- SR 258 highlighted in red

Route information
- Maintained by INDOT
- Length: 12.797 mi (20.595 km)

Major junctions
- West end: SR 58 near Freetown
- East end: SR 11 at Seymour

Location
- Country: United States
- State: Indiana
- Counties: Jackson

Highway system
- Indiana State Highway System; Interstate; US; State; Scenic;
| ← SR 257 |  | → SR 261 |

= Indiana State Road 258 =

State highway in Indiana, United States

State Road 258 is a short undivided two-lane road in Jackson County in the southern part of the U.S. state of Indiana.

==Route description==
State Road 258 begins at State Road 58 about a mile northeast of the small town of Freetown.
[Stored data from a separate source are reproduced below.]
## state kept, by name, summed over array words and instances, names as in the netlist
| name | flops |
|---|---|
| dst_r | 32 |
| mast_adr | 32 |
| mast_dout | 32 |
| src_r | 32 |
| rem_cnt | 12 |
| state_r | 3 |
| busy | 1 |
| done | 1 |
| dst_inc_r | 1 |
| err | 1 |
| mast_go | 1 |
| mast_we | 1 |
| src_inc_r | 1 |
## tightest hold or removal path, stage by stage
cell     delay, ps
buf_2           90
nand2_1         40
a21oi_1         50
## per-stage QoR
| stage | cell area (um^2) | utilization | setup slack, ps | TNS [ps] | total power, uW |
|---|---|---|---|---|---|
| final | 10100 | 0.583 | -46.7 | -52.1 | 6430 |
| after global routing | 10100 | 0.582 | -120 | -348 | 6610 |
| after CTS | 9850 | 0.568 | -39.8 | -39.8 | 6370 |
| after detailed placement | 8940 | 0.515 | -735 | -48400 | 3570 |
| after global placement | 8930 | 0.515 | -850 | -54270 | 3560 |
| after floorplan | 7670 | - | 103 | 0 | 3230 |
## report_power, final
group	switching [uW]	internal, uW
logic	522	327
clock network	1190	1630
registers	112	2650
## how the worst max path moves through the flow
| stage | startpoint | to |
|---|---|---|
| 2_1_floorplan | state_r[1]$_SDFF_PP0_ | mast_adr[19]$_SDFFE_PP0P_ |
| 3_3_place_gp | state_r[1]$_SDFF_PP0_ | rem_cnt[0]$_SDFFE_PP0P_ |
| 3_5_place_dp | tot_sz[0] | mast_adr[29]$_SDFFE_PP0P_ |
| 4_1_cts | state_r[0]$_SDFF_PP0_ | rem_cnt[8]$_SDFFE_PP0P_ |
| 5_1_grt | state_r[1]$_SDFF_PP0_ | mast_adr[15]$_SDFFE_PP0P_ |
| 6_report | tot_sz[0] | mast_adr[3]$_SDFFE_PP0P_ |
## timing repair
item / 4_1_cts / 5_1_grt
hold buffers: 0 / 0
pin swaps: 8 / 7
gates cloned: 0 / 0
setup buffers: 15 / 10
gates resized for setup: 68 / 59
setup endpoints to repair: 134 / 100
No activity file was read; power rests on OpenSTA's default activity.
From here, it runs east to State Road 11 in Seymour, a distance of approximately 13 mi. State Road 258 runs east from Freetown, while its parent route State Road 58 angles to the northeast on its way to the Columbus area.

==Major intersections==

| Location | mi | km | Destinations | Notes |
| Pershing Township | 0.000 | 0.000 | SR 58 – Freetown, Columbus | Western terminus of SR 258 |
| Seymour | 12.797 | 20.595 | SR 11 to I-65 | Eastern terminus of SR 258 |
1.000 mi = 1.609 km; 1.000 km = 0.621 mi

==History==
The Bell Ford Bridge was located next to State Road 258 until it collapsed in 2006.